“Não o amor, ...”, de Andrea Villa-Lobos: para urdir de motivos novos o bordado antigo
Nesta sexta-feira, 22, será lançado na Livraria Escariz - das 18h às 22 horas, avenida Jorge Amado, 960, Garcia-Jardins, o livro “Não o amor, mas os arredores”, de Andrea Villa-Lobos, uma poeta trans.
A poesia desta autora margeia uma carta de amor sem sê-lo e também sem selo. Seria acanhamento diante da constatação pessoana de que todas as cartas de amor são ridículas? É de duvidar.
Mas, enfim, este é o oitavo livro da escritora Andrea Villa-Lobos, e o primeiro que ela assina com o nome de mulher. Uma mulher trans.

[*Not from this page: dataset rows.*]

### src/rtl/mips_isa_pkg.sv
// Shared MIPS ISA definitions: opcode/funct table, loader request kinds and field bundle.
package mips_isa_pkg;

    localparam logic [5:0] OP_RTYPE = 6'b000000;
    localparam logic [5:0] OP_LW    = 6'b100011;
    localparam logic [5:0] OP_SW    = 6'b101011;
    localparam logic [5:0] OP_BEQ   = 6'b000100;
    localparam logic [5:0] OP_ADDI  = 6'b001000;
    localparam logic [5:0] OP_J     = 6'b000010;

    localparam logic [5:0] FN_ADD   = 6'b100000;

    localparam int unsigned KIND_W  = 3;
    localparam int unsigned REG_W   = 5;
    localparam int unsigned IMM_W   = 16;
    localparam int unsigned TGT_W   = 26;
    localparam int unsigned WORD_W  = 32;

    // Request kind encoding; codes 6 and 7 are illegal.
    typedef enum logic [KIND_W-1:0] {
        KIND_ADD  = 3'd0,
        KIND_LW   = 3'd1,
        KIND_SW   = 3'd2,
        KIND_BEQ  = 3'd3,
        KIND_ADDI = 3'd4,
        KIND_J    = 3'd5
    } req_kind_e;

    typedef struct packed {
        logic [REG_W-1:0] rs;
        logic [REG_W-1:0] rt;
        logic [REG_W-1:0] rd;
        logic [IMM_W-1:0] imm;
        logic [TGT_W-1:0] target;
    } instr_fields_t;

endpackage

### src/rtl/instr_field_packer.sv
// Combinational packer: symbolic kind plus fields into a 32-bit MIPS word.
module instr_field_packer
    import mips_isa_pkg::*;
(
    input  logic [KIND_W-1:0] kind,
    input  instr_fields_t     fields,
    output logic [WORD_W-1:0] word,
    output logic              illegal
);

    // Select the instruction format for the requested kind.
    always_comb begin
        word    = '0;
        illegal = 1'b0;
        case (kind)
            KIND_ADD:  word = {OP_RTYPE, fields.rs, fields.rt, fields.rd, 5'b00000, FN_ADD};
            KIND_LW:   word = {OP_LW,    fields.rs, fields.rt, fields.imm};
            KIND_SW:   word = {OP_SW,    fields.rs, fields.rt, fields.imm};
            KIND_BEQ:  word = {OP_BEQ,   fields.rs, fields.rt, fields.imm};
            KIND_ADDI: word = {OP_ADDI,  fields.rs, fields.rt, fields.imm};
            KIND_J:    word = {OP_J,     fields.target};
            default:   illegal = 1'b1;
        endcase
    end

endmodule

O estilo seguro conduz o leitor, com o melhor dos ritmos, pelas fibras sumarentas dos sentidos e das teias finas da ideia: confundem-se o carnal, o intimista e o universal.
A sensibilidade da autora é afinada como tem de ser essa ciência de perceber a relação estreita que há entre as folhas das palmeiras e as madeixas femininas: é um tal de arrumar madeixas/ pisar de saltos,/ dar de ombros…
A melancolia, quando dá as caras, é pungente: Há algo em nós /que desde a superfície /ao íntimo não se gosta […] Um humor nos recolhe /entre páginas de um livro /feito uma descorada rosa.
A selvageria do amor também tem seu tempo e seu tom, vai como que se produzindo por ondas ou - imagem sugestiva - por arquejos: à beira do roçado /no capim, no mato /por trás feito cavalo /e outros bichos tarados.
Trata-se de uma obra em que cintilam imagens tangentes ao amor e ao fazer poético. E a erudição, muito presente, parece uma garantia permanente de que há mais cintilações que uma leitura única pode alcançar.
O título do livro foi retirado do fragmento ou trecho 271 do Livro do Desassossego. Tem como epígrafe o poema Todas as cartas de amor, de Fernando Pessoa, e prossegue com um breve ensaio sobre o amor cingido pelo viés filosófico/psicanalítico.
O amor nos poemas de Andrea Villa-Lobos tenta apreender notas de um cheiro no rastro. Do amante perto ou distante, como se perscrutasse o escondido na sombra, na réstia, no escuro… na falta.
Por falar do muito de um tema universalmente muito já explorado, significa perseguir uma nova linguagem para as figuras de estilos, buscar tecidos raros, tintas outras, papéis significantes para vestir cenários, paisagens, tramas, enredos, personagens, e tracejar linhas, colorir o branco, o vazio, atento ao seu eco redobrando o inaudível, e então urdir de motivos novos o bordado antigo.